In the weeks that followed, my condition deteriorated. Towards the end, movement became so awkward and painful that I could not work even close to a normal eight-hour day. Prescription painkillers were what kept me going, to the extent that I even
was "going". My health was deteriorating in other ways, too. After my energetic vacation last year, I found that my weight was
down to 190, not much above the maximum healthy figure for a man of my height; during the months before the surgery it ballooned to 210, since I essentially stopped walking for exercise, leaving me feeling bloated and flabby. My initial anxiety about the operation, which was considerable, eventually yielded to impatience to get it done and get myself out of this nightmare.
When the surgeon came in to see me as I was being prepped, to talk about anesthesia, I said, "I don't want to know anything. I want to not be there while it's happening, and come back when it's over." He said, "I think we can accommodate that." They did.
They started an IV. I vaguely remember being wheeled out of the preparation area and into someplace with bright lights on the ceiling (whether that was the OR or not, I have no idea). Then there was just
nothingness. It was not like being asleep at all; I was simply not there. My next memory was of fuzzily waking up and noticing a large clock that said 3:30, almost six hours later. I was aware, barely, but inert; an organism to be kept alive and stable, not a person to do or think anything.

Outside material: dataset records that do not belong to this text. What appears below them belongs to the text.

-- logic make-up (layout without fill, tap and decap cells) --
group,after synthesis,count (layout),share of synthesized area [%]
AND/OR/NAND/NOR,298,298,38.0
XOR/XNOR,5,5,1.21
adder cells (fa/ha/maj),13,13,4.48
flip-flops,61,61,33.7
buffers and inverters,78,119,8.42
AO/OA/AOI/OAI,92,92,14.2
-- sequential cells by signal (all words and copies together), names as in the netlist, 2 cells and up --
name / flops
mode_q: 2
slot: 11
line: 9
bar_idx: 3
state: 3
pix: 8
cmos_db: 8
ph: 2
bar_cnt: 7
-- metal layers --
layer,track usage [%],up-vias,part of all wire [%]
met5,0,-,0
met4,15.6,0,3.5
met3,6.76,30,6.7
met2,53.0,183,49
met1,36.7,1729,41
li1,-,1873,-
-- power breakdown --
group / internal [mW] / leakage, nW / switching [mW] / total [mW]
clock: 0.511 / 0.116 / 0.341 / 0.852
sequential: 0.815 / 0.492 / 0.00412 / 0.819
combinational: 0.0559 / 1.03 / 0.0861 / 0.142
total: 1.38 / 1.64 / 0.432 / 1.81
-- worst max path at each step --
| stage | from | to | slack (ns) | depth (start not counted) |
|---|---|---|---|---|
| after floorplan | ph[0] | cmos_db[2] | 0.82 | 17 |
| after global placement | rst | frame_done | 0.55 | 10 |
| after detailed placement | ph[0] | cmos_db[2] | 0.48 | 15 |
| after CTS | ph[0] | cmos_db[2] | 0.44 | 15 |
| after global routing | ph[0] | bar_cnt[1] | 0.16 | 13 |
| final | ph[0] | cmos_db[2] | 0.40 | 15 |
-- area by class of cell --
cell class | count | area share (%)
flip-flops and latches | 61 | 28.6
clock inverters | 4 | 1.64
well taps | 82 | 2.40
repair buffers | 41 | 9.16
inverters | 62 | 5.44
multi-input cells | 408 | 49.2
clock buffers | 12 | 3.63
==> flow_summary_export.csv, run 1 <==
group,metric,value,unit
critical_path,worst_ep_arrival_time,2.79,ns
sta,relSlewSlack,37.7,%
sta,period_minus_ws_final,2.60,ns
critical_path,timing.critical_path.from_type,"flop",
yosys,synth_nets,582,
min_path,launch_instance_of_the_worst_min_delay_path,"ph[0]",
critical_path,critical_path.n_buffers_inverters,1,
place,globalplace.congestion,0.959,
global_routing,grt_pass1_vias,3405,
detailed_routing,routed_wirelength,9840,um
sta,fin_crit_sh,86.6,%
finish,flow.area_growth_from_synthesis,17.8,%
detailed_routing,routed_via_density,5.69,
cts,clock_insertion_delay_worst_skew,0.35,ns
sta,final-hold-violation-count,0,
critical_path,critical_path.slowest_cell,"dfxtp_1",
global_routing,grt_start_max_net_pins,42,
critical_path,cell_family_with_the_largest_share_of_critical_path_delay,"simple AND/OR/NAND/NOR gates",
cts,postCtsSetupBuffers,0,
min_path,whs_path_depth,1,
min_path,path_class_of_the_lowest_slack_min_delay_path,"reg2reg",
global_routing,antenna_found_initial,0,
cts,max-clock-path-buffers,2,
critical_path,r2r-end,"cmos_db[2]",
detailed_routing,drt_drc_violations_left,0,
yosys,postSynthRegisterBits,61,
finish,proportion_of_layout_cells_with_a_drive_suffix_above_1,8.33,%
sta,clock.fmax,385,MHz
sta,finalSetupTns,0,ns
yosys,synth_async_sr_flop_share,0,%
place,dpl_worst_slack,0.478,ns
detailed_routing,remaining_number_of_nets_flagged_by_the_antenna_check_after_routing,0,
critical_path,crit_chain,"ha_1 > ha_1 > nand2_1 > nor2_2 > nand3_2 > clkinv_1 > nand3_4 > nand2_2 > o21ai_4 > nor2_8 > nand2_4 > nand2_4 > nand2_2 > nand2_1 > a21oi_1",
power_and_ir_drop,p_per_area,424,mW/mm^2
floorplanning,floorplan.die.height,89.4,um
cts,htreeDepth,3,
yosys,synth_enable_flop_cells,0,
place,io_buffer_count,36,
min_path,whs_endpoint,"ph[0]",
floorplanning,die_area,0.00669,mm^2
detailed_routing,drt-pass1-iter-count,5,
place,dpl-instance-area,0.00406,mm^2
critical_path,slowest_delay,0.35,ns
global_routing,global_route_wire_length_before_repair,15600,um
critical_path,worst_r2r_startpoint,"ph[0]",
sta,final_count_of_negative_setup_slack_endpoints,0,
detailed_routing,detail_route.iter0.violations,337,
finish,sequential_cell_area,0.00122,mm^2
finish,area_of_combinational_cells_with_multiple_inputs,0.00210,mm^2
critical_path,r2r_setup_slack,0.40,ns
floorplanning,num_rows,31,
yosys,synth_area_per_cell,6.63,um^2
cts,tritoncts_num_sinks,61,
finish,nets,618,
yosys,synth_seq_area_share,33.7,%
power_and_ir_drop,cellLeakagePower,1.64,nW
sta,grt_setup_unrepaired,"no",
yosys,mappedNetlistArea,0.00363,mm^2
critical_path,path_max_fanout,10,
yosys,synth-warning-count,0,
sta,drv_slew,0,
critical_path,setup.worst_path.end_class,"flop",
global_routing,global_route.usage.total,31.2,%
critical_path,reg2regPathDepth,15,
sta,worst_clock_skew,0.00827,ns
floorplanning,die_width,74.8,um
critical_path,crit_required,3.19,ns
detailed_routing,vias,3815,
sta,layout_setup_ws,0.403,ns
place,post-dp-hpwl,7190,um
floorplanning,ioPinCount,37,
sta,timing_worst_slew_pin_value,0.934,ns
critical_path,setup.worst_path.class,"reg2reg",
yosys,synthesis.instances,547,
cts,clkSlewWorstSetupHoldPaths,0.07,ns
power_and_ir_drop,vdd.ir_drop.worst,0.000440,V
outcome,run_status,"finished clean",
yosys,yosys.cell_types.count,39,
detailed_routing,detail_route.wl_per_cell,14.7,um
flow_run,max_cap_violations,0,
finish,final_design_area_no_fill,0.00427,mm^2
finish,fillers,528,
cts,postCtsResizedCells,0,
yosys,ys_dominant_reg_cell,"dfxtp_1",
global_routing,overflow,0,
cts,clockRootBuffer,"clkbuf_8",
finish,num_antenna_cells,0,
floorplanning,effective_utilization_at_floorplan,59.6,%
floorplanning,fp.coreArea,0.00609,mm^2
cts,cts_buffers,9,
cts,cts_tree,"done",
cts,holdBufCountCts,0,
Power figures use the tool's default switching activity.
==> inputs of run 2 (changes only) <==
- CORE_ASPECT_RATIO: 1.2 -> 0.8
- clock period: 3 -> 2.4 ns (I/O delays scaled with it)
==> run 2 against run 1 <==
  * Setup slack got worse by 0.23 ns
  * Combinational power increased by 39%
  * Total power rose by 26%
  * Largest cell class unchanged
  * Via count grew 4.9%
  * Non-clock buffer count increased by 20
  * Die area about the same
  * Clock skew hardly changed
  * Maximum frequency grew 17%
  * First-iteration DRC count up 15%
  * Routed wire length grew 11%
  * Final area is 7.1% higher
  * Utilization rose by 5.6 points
<file path="src/rtl/an_encoder_seq_if.sv">
// Handshake bundle for the AN encoder: input word side (with injection request) and codeword side.
// master = data source / consumer environment, slave = encoder.
interface an_encoder_seq_if #(
   parameter int DATA_W = 52,
   parameter int CW_W   = 60
);
   logic                in_valid;
   logic                in_ready;
   logic [DATA_W-1:0]   in_data;
   logic                inj_en;
   logic signed [6:0]   inj_loc;
   logic                out_valid;
   logic                out_ready;
   logic [CW_W-1:0]     out_cw;
   logic                out_injected;

   modport master (
      output in_valid, in_data, inj_en, inj_loc, out_ready,
      input  in_ready, out_valid, out_cw, out_injected
   );

   modport slave (
      input  in_valid, in_data, inj_en, inj_loc, out_ready,
      output in_ready, out_valid, out_cw, out_injected
   );
endinterface

</file>
<file path="src/rtl/an_encoder_seq.sv">
// Sequential AN code encoder: codeword = A * data via shift-and-add, one bit of A per cycle (A_W cycles).
// Optional single-bit error injection on the codeword is built only when AN_ERR_INJECT_EN is defined.
module an_encoder_seq #(
   parameter int DATA_W = 52,
   parameter int A      = 131,
   parameter int A_W    = 8,
   parameter int CW_W   = 60
) (
   input logic             clk,
   input logic             rst,
   an_encoder_seq_if.slave bus
);
   localparam int CNT_W = (A_W > 1) ? $clog2(A_W) : 1;
   localparam logic [A_W-1:0] A_BITS = A_W'(A);

   typedef enum logic [1:0] {IDLE, CALC, DONE} state_t;

   state_t              state, state_nxt;
   logic [DATA_W-1:0]   data_q;
   logic [CW_W-1:0]     acc, acc_nxt, cw_fin, cw_q;
   logic [CNT_W-1:0]    cnt;
   logic                last, inj_fin, inj_q;

   assign last    = (cnt == CNT_W'(A_W - 1));
   assign acc_nxt = A_BITS[cnt] ? acc + (CW_W'(data_q) << cnt) : acc;

`ifdef AN_ERR_INJECT_EN
   logic              inj_en_q;
   logic signed [6:0] inj_loc_q;
   logic [6:0]        mag;
   logic              hit;
   logic [CW_W-1:0]   delta;

   // +k adds 2^(k-1), -k subtracts it; out-of-range locations mean no injection
   assign mag     = inj_loc_q[6] ? $unsigned(-inj_loc_q) : $unsigned(inj_loc_q);
   assign hit     = inj_en_q && (mag != 7'd0) && (mag <= 7'(CW_W));
   assign delta   = CW_W'(1) << (mag - 7'd1);
   assign cw_fin  = !hit ? acc_nxt : (inj_loc_q[6] ? acc_nxt - delta : acc_nxt + delta);
   assign inj_fin = hit;

   always_ff @(posedge clk or posedge rst) begin
      if (rst) begin
         inj_en_q  <= 1'b0;
         inj_loc_q <= '0;
      end else if (state == IDLE && bus.in_valid) begin
         inj_en_q  <= bus.inj_en;
         inj_loc_q <= bus.inj_loc;
      end
   end
`else
   logic unused_inj;
   assign unused_inj = ^{bus.inj_en, bus.inj_loc};
   assign cw_fin     = acc_nxt;
   assign inj_fin    = 1'b0;
`endif

   always_ff @(posedge clk or posedge rst) begin
      if (rst) state <= IDLE;
      else     state <= state_nxt;
   end

   always_comb begin
      state_nxt = state;
      case (state)
         IDLE:    if (bus.in_valid)  state_nxt = CALC;
         CALC:    if (last)          state_nxt = DONE;
         DONE:    if (bus.out_ready) state_nxt = IDLE;
         default:                    state_nxt = IDLE;
      endcase
   end

   always_comb begin
      bus.in_ready  = (state == IDLE);
      bus.out_valid = (state == DONE);
   end

   always_ff @(posedge clk or posedge rst) begin
      if (rst) begin
         data_q <= '0;
         acc    <= '0;
         cnt    <= '0;
         cw_q   <= '0;
         inj_q  <= 1'b0;
      end else begin
         case (state)
            IDLE: if (bus.in_valid) begin
               data_q <= bus.in_data;
               acc    <= '0;
               cnt    <= '0;
            end
            CALC: begin
               acc <= acc_nxt;
               cnt <= cnt + CNT_W'(1);
               // the last add lands directly in the output register
               if (last) begin
                  cw_q  <= cw_fin;
                  inj_q <= inj_fin;
               end
            end
            default: ;
         endcase
      end
   end

   assign bus.out_cw       = cw_q;
   assign bus.out_injected = inj_q;
endmodule

</file>
<file path="src/flat_wrapper.sv">
// flat-port wrapper written by rule: the top's interface ports become plain ports
module an_encoder_seq_flat 
#(
   parameter int DATA_W = 52,
   parameter int A      = 131,
   parameter int A_W    = 8,
   parameter int CW_W   = 60
)
  (clk, rst, bus_in_valid, bus_in_data, bus_inj_en, bus_inj_loc, bus_out_ready, bus_in_ready, bus_out_valid, bus_out_cw, bus_out_injected);
  an_encoder_seq_if #(.DATA_W(DATA_W), .CW_W(CW_W)) bus_i ();
  input logic clk;
  input logic rst;
  input wire logic [$bits(bus_i.in_valid)-1:0] bus_in_valid;
  input wire logic [$bits(bus_i.in_data)-1:0] bus_in_data;
  input wire logic [$bits(bus_i.inj_en)-1:0] bus_inj_en;
  input wire logic [$bits(bus_i.inj_loc)-1:0] bus_inj_loc;
  input wire logic [$bits(bus_i.out_ready)-1:0] bus_out_ready;
  output wire logic [$bits(bus_i.in_ready)-1:0] bus_in_ready;
  output wire logic [$bits(bus_i.out_valid)-1:0] bus_out_valid;
  output wire logic [$bits(bus_i.out_cw)-1:0] bus_out_cw;
  output wire logic [$bits(bus_i.out_injected)-1:0] bus_out_injected;
  assign bus_i.in_valid = bus_in_valid;
  assign bus_i.in_data = bus_in_data;
  assign bus_i.inj_en = bus_inj_en;
  assign bus_i.inj_loc = bus_inj_loc;
  assign bus_i.out_ready = bus_out_ready;
  assign bus_in_ready = bus_i.in_ready;
  assign bus_out_valid = bus_i.out_valid;
  assign bus_out_cw = bus_i.out_cw;
  assign bus_out_injected = bus_i.out_injected;
  an_encoder_seq #(.DATA_W(DATA_W), .A(A), .A_W(A_W), .CW_W(CW_W)) u_core (.clk(clk), .rst(rst), .bus(bus_i));
endmodule
</file>
--- src/rtl/wave_sequencer_if.sv ---
// ---------------------------------------------------------------------------
// wave_sequencer_if
//   Configuration handshake between the SPI client register file (master)
//   and the DDS wave sequencer (slave). A config word transfers on a clock
//   edge where cfg_valid and cfg_ready are both high.
//
//   Signals
//     cfg_valid   master -> slave  config word offered
//     cfg_ready   slave  -> master config can be accepted
//     cfg_wave    master -> slave  ROM bank select (0..3)
//     cfg_step    master -> slave  phase tuning word, PHASE_W bits
//     cfg_enable  master -> slave  1 = run, 0 = stop
//     cfg_gain    master -> slave  amplitude gain (only used with AMP_SCALE_EN)
// ---------------------------------------------------------------------------
interface wave_sequencer_if #(
  parameter int PHASE_W = 24
);
  logic               cfg_valid;
  logic               cfg_ready;
  logic [1:0]         cfg_wave;
  logic [PHASE_W-1:0] cfg_step;
  logic               cfg_enable;
  logic [3:0]         cfg_gain;

  modport master (
    output cfg_valid, cfg_wave, cfg_step, cfg_enable, cfg_gain,
    input  cfg_ready
  );

  modport slave (
    input  cfg_valid, cfg_wave, cfg_step, cfg_enable, cfg_gain,
    output cfg_ready
  );
endinterface

--- src/rtl/wave_sequencer.sv ---
// ---------------------------------------------------------------------------
// wave_sequencer
//   DDS sequencer for a 4-bank waveform sample ROM (4 x 2^ADDR_W x DATA_W).
//   A phase accumulator advances by the tuning word every cycle; its top
//   ADDR_W bits, prefixed with the bank number, form the ROM read address.
//   The ROM answers one cycle later and the sample is registered one cycle
//   after that. New configs arriving while running are parked in a shadow
//   copy and only take effect when the accumulator wraps, so the output
//   never switches waveform mid-period.
//
//   Ports
//     clk_i           system clock
//     rst_ni          synchronous reset, active low
//     cfg             wave_sequencer_if.slave config handshake
//     mem_addr_o      registered ROM address {bank, index}
//     mem_data_i      ROM data, valid one cycle after mem_addr_o
//     sample_o        registered output sample
//     sample_valid_o  sample_o is new this cycle
//     period_start_o  sample_o came from index 0
//     busy_o          sequencer is not idle
//
//   Build option
//     AMP_SCALE_EN    when defined, the gain is stored with each config and
//                     samples are scaled by (gain+1)/16; gain 15 is unity.
// ---------------------------------------------------------------------------
module wave_sequencer #(
  parameter int PHASE_W = 24,
  parameter int ADDR_W  = 9,
  parameter int DATA_W  = 10
) (
  input  logic               clk_i,
  input  logic               rst_ni,
  wave_sequencer_if.slave    cfg,
  output logic [ADDR_W+1:0]  mem_addr_o,
  input  logic [DATA_W-1:0]  mem_data_i,
  output logic [DATA_W-1:0]  sample_o,
  output logic               sample_valid_o,
  output logic               period_start_o,
  output logic               busy_o
);

  typedef enum logic [1:0] {IDLE, RUN, PENDING} state_e;

  state_e             state_q, state_d;
  logic [PHASE_W-1:0] phase_q, phase_d;
  logic [1:0]         act_wave_q, act_wave_d;
  logic [PHASE_W-1:0] act_step_q, act_step_d;
  logic [1:0]         sh_wave_q, sh_wave_d;
  logic [PHASE_W-1:0] sh_step_q, sh_step_d;
  logic               sh_en_q, sh_en_d;
  logic [ADDR_W+1:0]  mem_addr_q, mem_addr_d;

  // Tag pipe: addr_* travels with the address, data_* with the ROM data.
  logic               addr_vld_q, addr_first_q;
  logic               data_vld_q, data_first_q;
  logic [DATA_W-1:0]  sample_q, sample_d;
  logic               sample_valid_q, period_start_q;

  logic               issue, issue_first;
  logic [PHASE_W:0]   sum;
  logic               carry, xfer;

`ifdef AMP_SCALE_EN
  logic [3:0]         act_gain_q, act_gain_d;
  logic [3:0]         sh_gain_q, sh_gain_d;
  logic [3:0]         issue_gain;
  logic [3:0]         addr_gain_q, data_gain_q;
  logic [DATA_W+3:0]  prod;
`else
  logic               unused_gain;
  assign unused_gain = ^cfg.cfg_gain;
`endif

  // The extra top bit of the sum is the wrap indication; a zero step can
  // never produce it.
  assign sum   = {1'b0, phase_q} + {1'b0, act_step_q};
  assign carry = sum[PHASE_W];
  assign xfer  = cfg.cfg_valid & cfg.cfg_ready;

  // State and datapath registers
  always_ff @(posedge clk_i) begin
    if (!rst_ni) begin
      state_q        <= IDLE;
      phase_q        <= '0;
      act_wave_q     <= '0;
      act_step_q     <= '0;
      sh_wave_q      <= '0;
      sh_step_q      <= '0;
      sh_en_q        <= 1'b0;
      mem_addr_q     <= '0;
      addr_vld_q     <= 1'b0;
      addr_first_q   <= 1'b0;
      data_vld_q     <= 1'b0;
      data_first_q   <= 1'b0;
      sample_q       <= '0;
      sample_valid_q <= 1'b0;
      period_start_q <= 1'b0;
`ifdef AMP_SCALE_EN
      act_gain_q     <= '0;
      sh_gain_q      <= '0;
      addr_gain_q    <= '0;
      data_gain_q    <= '0;
`endif
    end else begin
      state_q        <= state_d;
      phase_q        <= phase_d;
      act_wave_q     <= act_wave_d;
      act_step_q     <= act_step_d;
      sh_wave_q      <= sh_wave_d;
      sh_step_q      <= sh_step_d;
      sh_en_q        <= sh_en_d;
      mem_addr_q     <= mem_addr_d;
      addr_vld_q     <= issue;
      addr_first_q   <= issue_first;
      data_vld_q     <= addr_vld_q;
      data_first_q   <= addr_first_q;
      sample_q       <= sample_d;
      sample_valid_q <= data_vld_q;
      period_start_q <= data_vld_q & data_first_q;
`ifdef AMP_SCALE_EN
      act_gain_q     <= act_gain_d;
      sh_gain_q      <= sh_gain_d;
      addr_gain_q    <= issue_gain;
      data_gain_q    <= addr_gain_q;
`endif
    end
  end

  // Next state, accumulator and address generation
  always_comb begin
    state_d    = state_q;
    phase_d    = phase_q;
    act_wave_d = act_wave_q;
    act_step_d = act_step_q;
    sh_wave_d  = sh_wave_q;
    sh_step_d  = sh_step_q;
    sh_en_d    = sh_en_q;
    mem_addr_d = mem_addr_q;
    issue      = 1'b0;
`ifdef AMP_SCALE_EN
    act_gain_d = act_gain_q;
    sh_gain_d  = sh_gain_q;
    issue_gain = act_gain_q;
`endif
    case (state_q)
      IDLE: begin
        if (xfer) begin
          act_wave_d = cfg.cfg_wave;
          act_step_d = cfg.cfg_step;
          phase_d    = '0;
`ifdef AMP_SCALE_EN
          act_gain_d = cfg.cfg_gain;
          issue_gain = cfg.cfg_gain;
`endif
          // Address only moves when we actually start; a stop config just
          // loads the registers and leaves the ROM address parked.
          if (cfg.cfg_enable) begin
            state_d    = RUN;
            mem_addr_d = {cfg.cfg_wave, {ADDR_W{1'b0}}};
            issue      = 1'b1;
          end
        end
      end
      RUN, PENDING: begin
        phase_d    = sum[PHASE_W-1:0];
        mem_addr_d = {act_wave_q, sum[PHASE_W-1 -: ADDR_W]};
        issue      = 1'b1;
        if (state_q == RUN) begin
          // A config accepted on a wrap cycle waits for the following wrap,
          // which falls out naturally because only PENDING applies it.
          if (xfer) begin
            sh_wave_d = cfg.cfg_wave;
            sh_step_d = cfg.cfg_step;
            sh_en_d   = cfg.cfg_enable;
`ifdef AMP_SCALE_EN
            sh_gain_d = cfg.cfg_gain;
`endif
            state_d   = PENDING;
          end
        end else if (carry || (act_step_q == '0)) begin
          // Period boundary (or a frozen accumulator): switch to the shadow.
          act_wave_d = sh_wave_q;
          act_step_d = sh_step_q;
          phase_d    = '0;
          mem_addr_d = {sh_wave_q, {ADDR_W{1'b0}}};
`ifdef AMP_SCALE_EN
          act_gain_d = sh_gain_q;
          issue_gain = sh_gain_q;
`endif
          if (sh_en_q) begin
            state_d = RUN;
          end else begin
            // Stopping: the boundary address is not tagged, so only the
            // two samples already in flight drain out.
            state_d = IDLE;
            issue   = 1'b0;
          end
        end
      end
      default: state_d = IDLE;
    endcase
  end

  assign issue_first = issue && (mem_addr_d[ADDR_W-1:0] == '0);

`ifdef AMP_SCALE_EN
  // The gain rides down the tag pipe so a config change scales exactly the
  // samples fetched under it.
  assign prod = (DATA_W+4)'(mem_data_i) * (DATA_W+4)'({1'b0, data_gain_q} + 5'd1);
`endif

  // Sample capture; holds its last value when nothing new arrives
  always_comb begin
    sample_d = sample_q;
    if (data_vld_q) begin
`ifdef AMP_SCALE_EN
      sample_d = DATA_W'(prod >> 4);
`else
      sample_d = mem_data_i;
`endif
    end
  end

  // Outputs
  always_comb begin
    cfg.cfg_ready  = (state_q != PENDING);
    busy_o         = (state_q != IDLE);
    mem_addr_o     = mem_addr_q;
    sample_o       = sample_q;
    sample_valid_o = sample_valid_q;
    period_start_o = period_start_q;
  end

endmodule

--- src/flat_wrapper.sv ---
// flat-port wrapper written by rule: the top's interface ports become plain ports
module wave_sequencer_flat 
#(
  parameter int PHASE_W = 24,
  parameter int ADDR_W  = 9,
  parameter int DATA_W  = 10
)
  (clk_i, rst_ni, mem_addr_o, mem_data_i, sample_o, sample_valid_o, period_start_o, busy_o, cfg_cfg_valid, cfg_cfg_wave, cfg_cfg_step, cfg_cfg_enable, cfg_cfg_gain, cfg_cfg_ready);
  wave_sequencer_if #(.PHASE_W(PHASE_W)) cfg_i ();
  input  logic clk_i;
  input  logic rst_ni;
  output logic [ADDR_W+1:0] mem_addr_o;
  input  logic [DATA_W-1:0] mem_data_i;
  output logic [DATA_W-1:0] sample_o;
  output logic sample_valid_o;
  output logic period_start_o;
  output logic busy_o;
  input wire logic [$bits(cfg_i.cfg_valid)-1:0] cfg_cfg_valid;
  input wire logic [$bits(cfg_i.cfg_wave)-1:0] cfg_cfg_wave;
  input wire logic [$bits(cfg_i.cfg_step)-1:0] cfg_cfg_step;
  input wire logic [$bits(cfg_i.cfg_enable)-1:0] cfg_cfg_enable;
  input wire logic [$bits(cfg_i.cfg_gain)-1:0] cfg_cfg_gain;
  output wire logic [$bits(cfg_i.cfg_ready)-1:0] cfg_cfg_ready;
  assign cfg_i.cfg_valid = cfg_cfg_valid;
  assign cfg_i.cfg_wave = cfg_cfg_wave;
  assign cfg_i.cfg_step = cfg_cfg_step;
  assign cfg_i.cfg_enable = cfg_cfg_enable;
  assign cfg_i.cfg_gain = cfg_cfg_gain;
  assign cfg_cfg_ready = cfg_i.cfg_ready;
  wave_sequencer #(.PHASE_W(PHASE_W), .ADDR_W(ADDR_W), .DATA_W(DATA_W)) u_core (.clk_i(clk_i), .rst_ni(rst_ni), .cfg(cfg_i), .mem_addr_o(mem_addr_o), .mem_data_i(mem_data_i), .sample_o(sample_o), .sample_valid_o(sample_valid_o), .period_start_o(period_start_o), .busy_o(busy_o));
endmodule
--- config.mk ---
export PLATFORM = sky130hd
export DESIGN_NAME = wave_sequencer_flat
export DESIGN_NICKNAME = d
export VERILOG_FILES = /design/src/rtl/wave_sequencer_if.sv /design/src/rtl/wave_sequencer.sv /design/src/flat_wrapper.sv
export SDC_FILE = /design/constraint.sdc
export NUM_CORES = 1
export LEC_CHECK = 0
export BUFFER_PORTS_ARGS = -buffer_cell sky130_fd_sc_hd__buf_2
export CELL_PAD_IN_SITES_DETAIL_PLACEMENT = 1
export CELL_PAD_IN_SITES_GLOBAL_PLACEMENT = 2
export CORE_MARGIN = 2
export CORE_UTILIZATION = 36
export DETAILED_ROUTE_END_ITERATION = 7
export PLACE_DENSITY_LB_ADDON = 0.1
export SLEW_MARGIN = 30
export SYNTH_ARGS = -nofsm -noshare
export SYNTH_HDL_FRONTEND = slang
export SYNTH_SLANG_ARGS = --single-unit
--- constraint.sdc ---
create_clock -name clk_i -period 4.11 [get_ports clk_i]
set_input_delay 0.2055 -clock clk_i [delete_from_list [all_inputs] [get_ports clk_i]]
set_output_delay 0.2055 -clock clk_i [all_outputs]
set_load 0.05 [all_outputs]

That came back gradually, hour by hour.
You measure your return to autonomous humanity by the tubes they take out of you. When I woke up, I had at least three tubes connecting me to various things, and it wasn't until late the next day that I was fully untethered. Even then, they keep an IV socket plugged into you, just in case there's an emergency and they need to "feed" you something quickly. I still had that attached to my hand through Friday night.
I should mention that OHSU's doctors and staff were thoroughly professional and impressive in everything they did.
For such invasive surgery, recovery is remarkably pain-free. The main issue in recovery is that there are certain positions into which the leg must not be moved, because they could dislocate the new artificial hip joint or strain the soft tissues which had to be cut through during the operation and are still healing. Most of the "rehabilitation" period consisted of teaching me how to sit down, stand up, dress, climb stairs, get in and out of cars, etc., without letting my leg get into one of the forbidden positions.
I walk with a walker, the kind you see old people using. The left hip is far less painful than before surgery, but it will not support full body weight as it needs to do for me to walk autonomously. It was explained to me that the human system reacts to this surgery the way it would react to a broken bone. After all, they
sawed the top part of my left thighbone completely off and replaced it with a metal prosthesis, and they had to cut through a lot of muscle to get at the bone to do so. It will take a while for the hip area to completely heal and get back to normal after that.
In the meantime, I move slowly and tire quickly. The biggest nuisance is a persistent swelling in one foot, caused (I'm told) by the days of lying still in bed after the operation. But strength returns day by day. I'll be back at work part-time during the first week of November, and probably back to 100% normal function around the end of the year. Already the torments of the last few months are fading into memory.
I feel fortunate to live in a modern society where technology, and human knowledge and skill, are advanced enough to have made my deliverance possible.